Inconscientemente, Fluke se puso la mano en el pecho. Sintió el colgante a través de la tela de su camiseta. Era la prueba de su identidad, por si algún día necesitaba usarlo.

Se puso pálido al recordar el momento en que su madre le había pedido que le diera una lata pequeña que guardaba en el fondo del cajón de su ropa interior, y que al abrirla había aparecido un colgante de zafiros y diamantes.

—Tu padre me lo dio entonces, como prueba de su amor. Así que es muy especial. Quiero que tu lo tengas.

—¿Es auténtico? —Fluke se había quedado con la boca abierta al verlo.

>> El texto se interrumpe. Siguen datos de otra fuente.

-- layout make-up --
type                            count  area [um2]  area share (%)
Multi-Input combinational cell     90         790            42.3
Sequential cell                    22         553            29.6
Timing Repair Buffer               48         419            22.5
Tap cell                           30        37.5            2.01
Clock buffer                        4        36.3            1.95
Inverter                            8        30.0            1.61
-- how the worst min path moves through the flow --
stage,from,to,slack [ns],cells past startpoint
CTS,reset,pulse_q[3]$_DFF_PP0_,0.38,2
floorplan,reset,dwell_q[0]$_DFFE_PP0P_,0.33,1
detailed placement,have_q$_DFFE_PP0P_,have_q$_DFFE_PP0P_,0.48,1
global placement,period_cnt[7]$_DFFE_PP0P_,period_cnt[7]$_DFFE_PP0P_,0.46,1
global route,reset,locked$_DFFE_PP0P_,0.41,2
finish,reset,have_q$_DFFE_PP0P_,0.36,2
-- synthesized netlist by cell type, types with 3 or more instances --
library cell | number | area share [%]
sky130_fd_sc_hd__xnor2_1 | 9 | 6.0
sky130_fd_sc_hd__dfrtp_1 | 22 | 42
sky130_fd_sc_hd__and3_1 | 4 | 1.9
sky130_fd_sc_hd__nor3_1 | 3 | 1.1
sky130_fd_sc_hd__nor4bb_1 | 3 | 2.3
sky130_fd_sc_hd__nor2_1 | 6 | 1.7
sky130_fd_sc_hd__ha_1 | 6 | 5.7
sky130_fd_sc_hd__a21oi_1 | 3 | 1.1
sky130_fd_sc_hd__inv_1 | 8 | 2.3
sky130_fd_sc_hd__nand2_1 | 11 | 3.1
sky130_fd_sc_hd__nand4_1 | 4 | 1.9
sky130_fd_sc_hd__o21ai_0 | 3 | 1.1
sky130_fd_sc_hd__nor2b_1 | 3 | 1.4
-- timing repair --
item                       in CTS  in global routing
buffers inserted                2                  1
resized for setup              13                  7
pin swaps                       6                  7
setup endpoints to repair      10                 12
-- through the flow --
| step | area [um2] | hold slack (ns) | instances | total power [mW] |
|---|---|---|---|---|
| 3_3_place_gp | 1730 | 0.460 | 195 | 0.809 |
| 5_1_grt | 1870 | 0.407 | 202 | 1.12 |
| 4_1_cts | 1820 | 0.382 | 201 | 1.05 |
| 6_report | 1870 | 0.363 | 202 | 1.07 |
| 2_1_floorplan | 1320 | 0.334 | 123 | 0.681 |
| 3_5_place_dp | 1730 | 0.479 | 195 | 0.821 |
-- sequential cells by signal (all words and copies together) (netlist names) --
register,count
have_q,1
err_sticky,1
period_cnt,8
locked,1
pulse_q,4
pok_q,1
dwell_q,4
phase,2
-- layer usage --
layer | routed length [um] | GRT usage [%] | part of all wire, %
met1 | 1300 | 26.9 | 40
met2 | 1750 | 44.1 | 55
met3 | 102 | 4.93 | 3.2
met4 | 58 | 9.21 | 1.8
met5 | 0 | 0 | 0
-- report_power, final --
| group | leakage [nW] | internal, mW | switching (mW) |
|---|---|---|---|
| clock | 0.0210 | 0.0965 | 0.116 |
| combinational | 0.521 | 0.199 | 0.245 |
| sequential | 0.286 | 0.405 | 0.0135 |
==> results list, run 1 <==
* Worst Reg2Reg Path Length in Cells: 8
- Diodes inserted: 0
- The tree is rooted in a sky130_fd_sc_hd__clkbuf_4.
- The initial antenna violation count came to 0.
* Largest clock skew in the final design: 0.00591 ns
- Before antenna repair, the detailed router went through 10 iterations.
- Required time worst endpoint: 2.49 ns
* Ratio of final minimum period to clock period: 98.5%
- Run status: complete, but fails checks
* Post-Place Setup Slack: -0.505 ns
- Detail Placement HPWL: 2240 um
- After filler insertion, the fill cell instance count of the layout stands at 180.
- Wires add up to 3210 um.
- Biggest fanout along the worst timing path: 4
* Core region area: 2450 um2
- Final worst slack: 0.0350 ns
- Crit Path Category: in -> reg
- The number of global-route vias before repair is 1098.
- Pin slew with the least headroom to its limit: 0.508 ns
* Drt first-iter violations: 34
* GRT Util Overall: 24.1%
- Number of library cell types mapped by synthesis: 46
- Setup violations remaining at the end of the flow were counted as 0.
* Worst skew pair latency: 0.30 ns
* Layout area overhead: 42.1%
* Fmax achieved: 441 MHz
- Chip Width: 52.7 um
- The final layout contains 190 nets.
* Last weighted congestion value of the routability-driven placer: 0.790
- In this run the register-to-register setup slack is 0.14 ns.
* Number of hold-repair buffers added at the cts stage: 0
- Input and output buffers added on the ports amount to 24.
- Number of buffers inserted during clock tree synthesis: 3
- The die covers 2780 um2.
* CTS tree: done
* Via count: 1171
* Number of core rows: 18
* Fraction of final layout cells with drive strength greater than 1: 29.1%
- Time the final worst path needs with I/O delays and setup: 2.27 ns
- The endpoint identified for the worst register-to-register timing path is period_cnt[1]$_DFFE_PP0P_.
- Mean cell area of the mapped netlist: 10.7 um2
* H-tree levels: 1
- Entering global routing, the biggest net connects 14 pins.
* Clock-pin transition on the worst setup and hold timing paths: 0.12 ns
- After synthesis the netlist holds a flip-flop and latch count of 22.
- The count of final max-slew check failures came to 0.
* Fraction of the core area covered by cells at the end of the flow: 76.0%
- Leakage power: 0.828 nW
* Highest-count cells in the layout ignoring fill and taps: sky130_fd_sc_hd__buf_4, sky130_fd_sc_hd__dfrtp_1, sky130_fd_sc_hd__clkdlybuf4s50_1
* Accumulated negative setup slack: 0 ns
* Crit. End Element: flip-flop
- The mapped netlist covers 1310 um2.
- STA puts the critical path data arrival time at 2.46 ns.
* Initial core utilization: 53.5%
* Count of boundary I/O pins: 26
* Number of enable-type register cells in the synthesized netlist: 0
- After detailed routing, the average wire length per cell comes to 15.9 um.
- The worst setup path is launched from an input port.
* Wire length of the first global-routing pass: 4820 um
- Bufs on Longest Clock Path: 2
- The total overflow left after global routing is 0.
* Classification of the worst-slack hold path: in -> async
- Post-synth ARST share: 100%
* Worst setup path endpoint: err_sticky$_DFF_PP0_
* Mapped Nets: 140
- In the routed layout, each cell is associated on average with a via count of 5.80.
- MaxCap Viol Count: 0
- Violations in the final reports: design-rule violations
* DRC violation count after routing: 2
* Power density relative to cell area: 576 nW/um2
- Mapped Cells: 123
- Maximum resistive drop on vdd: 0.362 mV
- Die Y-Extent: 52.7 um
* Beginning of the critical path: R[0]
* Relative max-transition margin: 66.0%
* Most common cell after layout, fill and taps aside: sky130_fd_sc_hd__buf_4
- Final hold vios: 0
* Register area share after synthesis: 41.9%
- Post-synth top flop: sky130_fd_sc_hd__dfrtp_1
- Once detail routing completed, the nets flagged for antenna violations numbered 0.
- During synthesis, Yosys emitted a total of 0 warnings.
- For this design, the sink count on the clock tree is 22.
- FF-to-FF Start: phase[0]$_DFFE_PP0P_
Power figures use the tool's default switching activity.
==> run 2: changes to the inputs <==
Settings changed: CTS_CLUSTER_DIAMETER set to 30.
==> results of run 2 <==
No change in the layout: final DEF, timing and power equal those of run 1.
$ cat config.mk
export PLATFORM = sky130hd
export DESIGN_NAME = fwd_hazard_ctrl
export DESIGN_NICKNAME = d
export VERILOG_FILES = /design/src/rtl/fwd_pkg.sv /design/src/rtl/fwd_sel_gen.sv /design/src/rtl/fwd_hazard_ctrl.sv
export SDC_FILE = /design/constraint.sdc
export NUM_CORES = 1
export LEC_CHECK = 0
export ABC_CLOCK_PERIOD_IN_PS = 2800
export BUFFER_PORTS_ARGS = -buffer_cell sky130_fd_sc_hd__buf_2
export CAP_MARGIN = 10
export CORE_ASPECT_RATIO = 0.6
export CORE_MARGIN = 10
export CORE_UTILIZATION = 50
export DETAILED_ROUTE_END_ITERATION = 6
export PLACE_DENSITY = 0.77
export RECOVER_POWER = 100
export SETUP_SLACK_MARGIN = 0.2
export SYNTH_ARGS = -nofsm -noshare
export SYNTH_HDL_FRONTEND = slang
export SYNTH_SLANG_ARGS = --single-unit
$ cat constraint.sdc
create_clock -name clk -period 2.8 [get_ports clk]
set_input_delay 0.28 -clock clk [delete_from_list [all_inputs] [get_ports clk]]
set_output_delay 0.28 -clock clk [all_outputs]
set_load 0.03 [all_outputs]
### config.mk
export PLATFORM = sky130hd
export DESIGN_NAME = inv_mixcolumns_iter
export DESIGN_NICKNAME = d
export VERILOG_FILES = /design/src/rtl/aes_pkg.sv /design/src/rtl/inv_mixcolumn_word.sv /design/src/rtl/inv_mixcolumns_iter.sv
export SDC_FILE = /design/constraint.sdc
export NUM_CORES = 1
export LEC_CHECK = 0
export ABC_AREA = 1
export BUFFER_PORTS_ARGS = -buffer_cell sky130_fd_sc_hd__buf_2
export CAP_MARGIN = 5
export CORE_UTILIZATION = 55
export CTS_CLUSTER_SIZE = 25
export DETAILED_ROUTE_END_ITERATION = 6
export PLACE_DENSITY = 0.83
export RECOVER_POWER = 25
export SKIP_LAST_GASP = 1
export SLEW_MARGIN = 20
export SYNTH_ARGS = -nofsm -noshare
export SYNTH_HDL_FRONTEND = slang
export SYNTH_HIERARCHICAL = 1
export SYNTH_SLANG_ARGS = --single-unit
### constraint.sdc
create_clock -name clk -period 4.2 [get_ports clk]
set_input_delay 1.26 -clock clk [delete_from_list [all_inputs] [get_ports clk]]
set_output_delay 1.26 -clock clk [all_outputs]
set_load 0.02 [all_outputs]
### src/rtl/aes_pkg.sv
// Shared AES definitions: GF(2^8) helpers, FSM encoding, state packing.
// Column k of a 128-bit state is bits [32k+31:32k]; byte 0 is bits [31:24].
package aes_pkg;

  localparam logic [7:0] RED = 8'h1b;
  localparam int COL_W  = 32;
  localparam int N_COLS = 4;

  typedef enum logic [1:0] {
    IDLE = 2'd0,
    BUSY = 2'd1,
    DONE = 2'd2
  } state_e;

  function automatic logic [7:0] xtime(input logic [7:0] c);
    return {c[6:0], 1'b0} ^ (RED & {8{c[7]}});
  endfunction

  function automatic logic [7:0] gf_mul9(input logic [7:0] a);
    logic [7:0] x2, x4, x8;
    x2 = xtime(a);
    x4 = xtime(x2);
    x8 = xtime(x4);
    return x8 ^ a;
  endfunction

  function automatic logic [7:0] gf_mul11(input logic [7:0] a);
    logic [7:0] x2, x4, x8;
    x2 = xtime(a);
    x4 = xtime(x2);
    x8 = xtime(x4);
    return x8 ^ x2 ^ a;
  endfunction

  function automatic logic [7:0] gf_mul13(input logic [7:0] a);
    logic [7:0] x2, x4, x8;
    x2 = xtime(a);
    x4 = xtime(x2);
    x8 = xtime(x4);
    return x8 ^ x4 ^ a;
  endfunction

  function automatic logic [7:0] gf_mul14(input logic [7:0] a);
    logic [7:0] x2, x4, x8;
    x2 = xtime(a);
    x4 = xtime(x2);
    x8 = xtime(x4);
    return x8 ^ x4 ^ x2;
  endfunction

endpackage

### src/rtl/inv_mixcolumn_word.sv
// Combinational InvMixColumns of one 32-bit column.
// Shared with the equivalent-inverse-cipher key schedule path.
module inv_mixcolumn_word
  import aes_pkg::*;
(
  input  logic [31:0] col,
  output logic [31:0] res
);

  logic [7:0] a0, a1, a2, a3;

  assign a0 = col[31:24];
  assign a1 = col[23:16];
  assign a2 = col[15:8];
  assign a3 = col[7:0];

  assign res[31:24] = gf_mul14(a0) ^ gf_mul11(a1)
                    ^ gf_mul13(a2) ^ gf_mul9(a3);
  assign res[23:16] = gf_mul9(a0)  ^ gf_mul14(a1)
                    ^ gf_mul11(a2) ^ gf_mul13(a3);
  assign res[15:8]  = gf_mul13(a0) ^ gf_mul9(a1)
                    ^ gf_mul14(a2) ^ gf_mul11(a3);
  assign res[7:0]   = gf_mul11(a0) ^ gf_mul13(a1)
                    ^ gf_mul9(a2)  ^ gf_mul14(a3);

endmodule

### src/rtl/inv_mixcolumns_iter.sv
// Iterative InvMixColumns: one state in, COLS_PER_CYCLE columns per clock,
// result held on a valid/ready output until taken.
module inv_mixcolumns_iter
  import aes_pkg::*;
#(
  parameter int COLS_PER_CYCLE = 1
) (
  input  logic         clk,
  input  logic         rst_n,
  input  logic         in_valid,
  output logic         in_ready,
  input  logic [127:0] state,
  output logic         out_valid,
  input  logic         out_ready,
  output logic [127:0] out
);

  localparam int C = COLS_PER_CYCLE;
  localparam logic [1:0] STEP = 2'(C);
  localparam logic [1:0] LAST = 2'(N_COLS - C);

  generate
    if (!(C == 1 || C == 2 || C == 4)) begin : g_bad_cols
      $error("COLS_PER_CYCLE must be 1, 2 or 4");
    end
  endgenerate

  state_e       st;
  logic [1:0]   col_cnt;
  logic [127:0] work;
  logic [127:0] nxt;
  logic [1:0]   idx  [C];
  logic [31:0]  cin  [C];
  logic [31:0]  cout [C];

  always_comb begin
    for (int j = 0; j < C; j++) begin
      idx[j] = col_cnt + 2'(j);
      cin[j] = work[idx[j]*COL_W +: COL_W];
    end
  end

  genvar g;
  generate
    for (g = 0; g < C; g++) begin : g_col
      inv_mixcolumn_word u_word (
        .col (cin[g]),
        .res (cout[g])
      );
    end
  endgenerate

  // Columns of the current group are replaced in place.
  always_comb begin
    nxt = work;
    for (int j = 0; j < C; j++) begin
      nxt[idx[j]*COL_W +: COL_W] = cout[j];
    end
  end

  assign in_ready = (st == IDLE) || ((st == DONE) && out_ready);

  always_ff @(posedge clk or negedge rst_n) begin
    if (!rst_n) begin
      st        <= IDLE;
      col_cnt   <= '0;
      work      <= '0;
      out       <= '0;
      out_valid <= 1'b0;
    end else begin
      unique case (st)
        IDLE: begin
          if (in_valid) begin
            work    <= state;
            col_cnt <= '0;
            st      <= BUSY;
          end
        end
        BUSY: begin
          work    <= nxt;
          col_cnt <= col_cnt + STEP;
          if (col_cnt == LAST) begin
            out       <= nxt;
            out_valid <= 1'b1;
            col_cnt   <= '0;
            st        <= DONE;
          end
        end
        DONE: begin
          if (out_ready) begin
            out_valid <= 1'b0;
            if (in_valid) begin
              work    <= state;
              col_cnt <= '0;
              st      <= BUSY;
            end else begin
              st <= IDLE;
            end
          end
        end
        default: st <= IDLE;
      endcase
    end
  end

endmodule

Word level (Yosys, flattened, before mapping)
Index checks and enable logic that the tools add are counted.
{ "word_totals": {"out_inout_bits": 130, "wordCells": 89, "regBits": 261} }
{ "classes": {"muxes": 16, "reduce_logical": 9, "n_eq_ne": 6, "addsub": 2, "n_shift": 3, "bitwise": 48} }
{ "op_table": {"columns": ["op", "count"], "rows": [
  ["one-hot mux 128 bit (3 select lines)", 1],
  ["XOR 8 bit", 36],
  ["two-way mux 128 bit", 2],
  ["bitwise mux 128 bit", 1],
  ["variable shift 32 x 34 -> 128 bit (first input constant)", 1],
  ["variable part select 128 x 8 -> 32 bit", 1],
  ["variable part select 32 x 34 -> 128 bit", 1],
  ["XOR 8 x 5 -> 8 bit", 12],
  ["negator 7 -> 34 bit", 1],
  ["two-way mux 2 bit", 6],
  ["one-hot mux 2 bit (3 select lines)", 2],
  ["inequality test 2 bit (second input constant)", 3],
  ["AND reduction 3 bit", 2],
  ["== test 2 bit (second input constant)", 2],
  ["AND reduction 2 bit", 2],
  ["two-way mux 1 bit", 3],
  ["nonzero test 3 bit", 1],
  ["adder 2 x 1 -> 2 bit (second input constant)", 1],
  ["== test 2 x 1 -> 1 bit (second input constant)", 1],
  ["logical NOT 2 bit", 1],
  ["one-hot mux 1 bit (2 select lines)", 1],
  ["nonzero test 2 bit", 1],
  ["logical AND 1 bit", 1],
  ["logical OR 1 bit", 1]
]} }

Longest topological paths before layout
{ "logic_depth": {"word_depth": 12, "mapped_depth": 26} }

Hierarchy
Netlist, hierarchy kept.
{ "modules_own_cells": {"columns": ["mod", "area_per_inst_um2", "cells_per_inst", "instances"], "rows": [
  ["inv_mixcolumns_iter", 14626.5, 2208, 1],
  ["inv_mixcolumn_word", 3824.9, 692, 1]
]} }

Least setup slack after synthesis
No wires, ideal clock.
{ "synth_timing": {"path_kind": "register to register", "start": "register col_cnt[0]", "end": "register work[52]", "required_ps": 4135, "slack_ps": 1261, "stages_incl_launch_ff": 24, "setup_ps": 65, "n_path_buf": 2, "arrival_time_ps": 2874, "synth_period_minus_slack_ps": 2939, "path_cell_list": "dfrtp_1 -> clkinv_1 -> buf_2 -> buf_1 -> nor2_1 -> o22ai_1 -> inv_2 -> nand2_8 -> nand2_8 -> nand2_8 -> nand2_4 -> nand2_1 -> nand2_1 -> inv_1 -> nand3_1 -> nand2_1 -> nor2_1 -> nor2_1 -> nand2_1 -> nor2_1 -> nand2_1 -> nand3_1 -> nand2_1 -> nand2_1"} }
{ "synth_lines": {"columns": ["item", "line", "rtl"], "rows": [
  ["start: declaration", "inv_mixcolumns_iter.sv:29", "logic [1:0] col_cnt;"],
  ["start signal: assignment", "inv_mixcolumns_iter.sv:81", "col_cnt <= col_cnt + STEP;"],
  ["end signal: assignment", "inv_mixcolumns_iter.sv:74", "work <= state;"],
  ["end signal: assignment", "inv_mixcolumns_iter.sv:80", "work <= nxt;"],
  ["end signal: assignment", "inv_mixcolumns_iter.sv:93", "work <= state;"],
  ["end: declaration", "inv_mixcolumns_iter.sv:30", "logic [127:0] work;"]
]} }

==> impl_metrics.yaml <==
global_route:
  grt_usage_pct: 41.6
  grt_pass1_wl_um: 107000
  grt_max_degree: 118
  antenna_found_initial: 2
  grt-ovfl-total: 0
  grt_pass1_vias: 18600
synthesis:
  ys.warnings.count: 6
  synth.distinct_cells: 35
  postSynthCellCount: 2900
  syn_avg_cell_area_um2: 6.36
  synth-seq-area-share_pct: 35.4
  synth_top_area_share_pct: 35.4
  synthesis.area_um2: 18500
  synth_area_leader_cell: "dfrtp_1"
  ys_ff_latch: 261
  yosys-top-cells-area: "dfrtp_1, nand2_1, nor2_1"
  synth_nets: 3038
sta:
  rsz0062_at_grt: "no"
  min_period_ps: 3840
  setup_viol: 0
  finalSetupTns_ps: 0
  tightest_slew_ps: 3030
  finalCritPeriodShare_pct: 91.5
  final-hold-violation-count: 0
  report.final.slew_viol_count: 106
  max_slew_margin_pct: -102
  skew_ps: 27.0
  fmax_mhz: 260
  fin_hold_ws_ps: 475
die:
  fp-row-count: 66
  core-area_um2: 32800
  dieWidth_um: 185
  design.die.area_um2: 34300
  ios: 262
  fp.dieH_um: 185
  start_util_pct: 56.3
cells_and_area:
  layout_commonest_cell: "nand2_1"
  final_area_um2: 21400
  synthToLayoutAreaGrowth_pct: 16.0
  drive_above_1_share_pct: 15.8
  finalNetCount: 3275
  final_cell_mix: "nand2_1, nor2_1, nand3_1, dfrtp_1, buf_2"
  fin_util_pct: 65.3
worst_setup_path:
  worst_ep_arrival_time_ps: 4360
  cp-start-kind: "flip-flop"
  cp_slowest_stage_delay_ps: 750
  crit_type: "flip-flop to flip-flop"
  crit_chain: "buf_4 > o21ai_0 > o22ai_1 > nand2_1 > nand2_2 > xor2_2 > inv_2 > nand2_1 > nand2_1 > nand2_1 > nand4_1 > nand2_1 > nand2_1 > nor2_1 > nand2_1 > nand3_1 > nand2_1 > nand2_1"
  cp.required_ps: 4720
  end_kind: "flip-flop"
  cp_max_fo: 31
  path_common_cell: "nand2_1"
  cp_slowest_cell: "o22ai_1"
place:
  gp_congestion: 1.03
  placed_cell_area_um2: 20400
  post-dp-hpwl_um: 53400
  port_buffers: 261
clock_tree:
  cts_max_level: 1
  clock_path_buffers: 3
  ctsHoldBuffers: 0
  clock_latency_ps: 600
  post_cts_buffers: 0
  numCtsBuffers: 29
  clk_pin_slew_worst_paths_ps: 60
  cts_tree: "yes"
  cts_resized: 0
  cts_sinks: 261
  clockRootBuffer: "clkbuf_16"
detailed_routing:
  drtIter0Drc: 2606
  vias_per_cell: 5.67
  drc: 0
  ant_nets: 0
  dr.pass1.iters: 7
  vias: 20400
  wire_per_inst_um: 19.9
  wl_um: 71500
run_status:
  failed_checks: "max-capacitance violations, max-slew violations"
  outcome: "complete, but fails checks"
run:
  maxCapViolCount: 1
min_path:
  hold_path_class: "flip-flop to flip-flop"
[metal layers]
| layer | global-route usage [%] | up-vias | part of all wire, % |
|---|---|---|---|
| li1 | - | 9435 | - |
| met4 | 16.8 | 4 | 4.5 |
| met5 | 0 | - | 0.043 |
| met2 | 63.5 | 1280 | 44 |
| met3 | 9.48 | 175 | 11 |
| met1 | 56.9 | 9518 | 41 |
[state kept, by name, summed over array words and instances (netlist names)]
signal     cells
col_cnt        2
out          128
out_valid      1
st             2
work         128
[per-stage QoR]
| stage | cells | setup slack [ps] |
|---|---|---|
| 6_report | 3600 | 356 |
| 5_1_grt | 3599 | 123 |
| 4_1_cts | 3599 | 490 |
| 3_5_place_dp | 3548 | 531 |
| 3_3_place_gp | 3548 | 599 |
| 2_1_floorplan | 2900 | 1260 |
[worst max-delay path, delay by kind of cell, from the launching register on]
kind	cells	cell delay, ps
xor+xnor	1	300
compound gates	2	900
flops	1	410
buf+inv	2	440
simple gates	13	1720
[synth_stat cells, drive strengths merged]
cell and n:
nor2 396, or2 4, dfrtp 261, o21a 32, nand3b 9, nand3 286, clkinv 3, nand2 1360
xnor2 49, o21ai 69, inv 131, clkbuf 50, o22ai 32, nand4 2, a21oi 1, buf 114
ha 6, xor2 95
[worst paths after layout]
check                      slack, ps  cells after the start   endpoint        from
hold / removal                   470                      2    out[87]     out[87]
max in group asynchronous        780                      1   work[22]       rst_n
setup / recovery                 360                     18  work[101]  col_cnt[0]
min in group asynchronous       1590                      1   out[104]       rst_n
hold reg to reg                  470                      2    out[87]     out[87]
setup reg to reg                 360                     18  work[101]  col_cnt[0]
[area by class of cell]
type                       instances  area (um2)
antenna                            1        2.50
clock buffer                      40         827
clock inverter                    11         151
fill                            2929       11400
inverter                         134         513
multi-input combinational       2341       10600
sequential                       261        6530
tap                              442         553
timing repair buffer             370        2250
[logic make-up (layout without fill, tap and decap cells)]
group	count (synthesis)	count (layout)	synth area share, %
buf+inv	298	555	7.43
fa+ha+maj	6	6	0.407
other cells	0	1	0
simple gates	2057	2057	45.3
compound gates	134	134	4.29
flops	261	261	35.4
xor+xnor	144	144	7.22
Power is not shown: default switching activity piles up to over one toggle a cycle in this logic, so the estimate is an artifact.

—Es muy valioso, cariño. Así que debes cuidarlo mucho. Tu padre me dijo que era una joya de la familia.

«Entonces debiste venderlo para que tu vida fuera un poco más fácil», hubiera querido decirle. Pero se había callado, puesto que aquella «prueba de amor», ¿o pago por sus servicios?, se preguntó, había significado tanto para ella.

Fluke se miró en el espejo de su comodín y se juró que si algún día llegaba a conocer a su padre le devolvería su colgante. Que se lo diera a su nueva esposa, pensó con rabia. ¡No quería esa odiosa cosa!

Fluke respiró profundamente. La situación la estaba poniendo fuera de sí. Él no era vengativo, Jean siempre se lo decía. Al contrario, solía ser demasiado confiado y solía querer complacer a la gente. Así que dejaría de pensar cosas malas sobre el hombre al que había amado su madre, al que no tenía derecho a juzgar, y haría lo que había ido a hacer allí.